[DATA TO EXAMINE]
From an optimization exercise on the open Yosys and OpenROAD flow, aimed at small area, a short achievable clock period and few clock cycles per item; shortcuts taken in it are not production practice.
At most, simulation tests tie the RTL to the original design; equivalence was not proved.

// loop_pv
module loop_pv (
    input  wire         clk,
    input  wire         rst,
    input  wire [511:0] coef_c,
    input  wire [79:0]  coef_s,
    input  wire [1:0]   bq_en,
    input  wire [30:0]  ilim,
    input  wire [31:0]  fe_max,
    input  wire         start,
    input  wire         pos_en,
    input  wire [63:0]  p_set,      
    input  wire [63:0]  pos_fb,     
    input  wire [63:0]  v_set,      
    input  wire [63:0]  a_set,      
    input  wire [31:0]  v_fb,       
    output reg          ready,
    output reg          done,
    output reg  [31:0]  ep,
    output reg  [31:0]  vref,
    output wire [31:0]  iqref,
    output reg          sat,
    output reg          sat_evt,
    output reg          fe
);
    localparam [4:0] T_POS = 5'd0,     
                     T_VFF = 5'd1,     
                     T_KIV = 5'd2,     
                     T_KPV = 5'd3,     
                     T_AFF = 5'd4,     
                     T_AW  = 5'd5,     
                     T_Q0  = 5'd6,     
                     T_Q1  = 5'd11,    
                     T_NOP = 5'd31;
    localparam [2:0] F_NONE = 3'd0,    
                     F_POS  = 3'd1,    
                     F_VFF  = 3'd2,    
                     F_W1   = 3'd3,    
                     F_W2   = 3'd4;    
    localparam signed [63:0] MAX64 = 64'sh7FFF_FFFF_FFFF_FFFF;
    localparam signed [63:0] MIN64 = -64'sh7FFF_FFFF_FFFF_FFFF - 64'sd1;
    localparam signed [31:0] MAX32 = 32'sh7FFF_FFFF;
    localparam signed [31:0] MIN32 = -32'sh7FFF_FFFF - 32'sd1;
    reg  [4:0]  t;            
    reg  [4:0]  t2;           
  ...
For scale: about 11000 cells after synthesis, about 1000 flip-flops, ~1100 I/O pins.
make LEC_CHECK=0 ABC_AREA=1 CAP_MARGIN=20 CORE_MARGIN=2 CORE_UTILIZATION=40 SLEW_MARGIN=20 finish   # period 50.0 ns
run.sh (not shown) runs the stock make flow with config.mk's settings and CLKGATE_MAP_FILE= SYNTH_SCRIPT=/design/flow/synth_recipe.tcl, a recipe that flattens the netlist after the stock synthesis.
The starting point completed without violations.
[/DATA TO EXAMINE]
__TASK GOAL__
Search the records for the word "period", then list every line that has it.

__TASK RESPONSE__
From an optimization exercise on the open Yosys and OpenROAD flow, aimed at small area, a short achievable clock period and few clock cycles per item; shortcuts taken in it are not production practice.
make LEC_CHECK=0 ABC_AREA=1 CAP_MARGIN=20 CORE_MARGIN=2 CORE_UTILIZATION=40 SLEW_MARGIN=20 finish   # period 50.0 ns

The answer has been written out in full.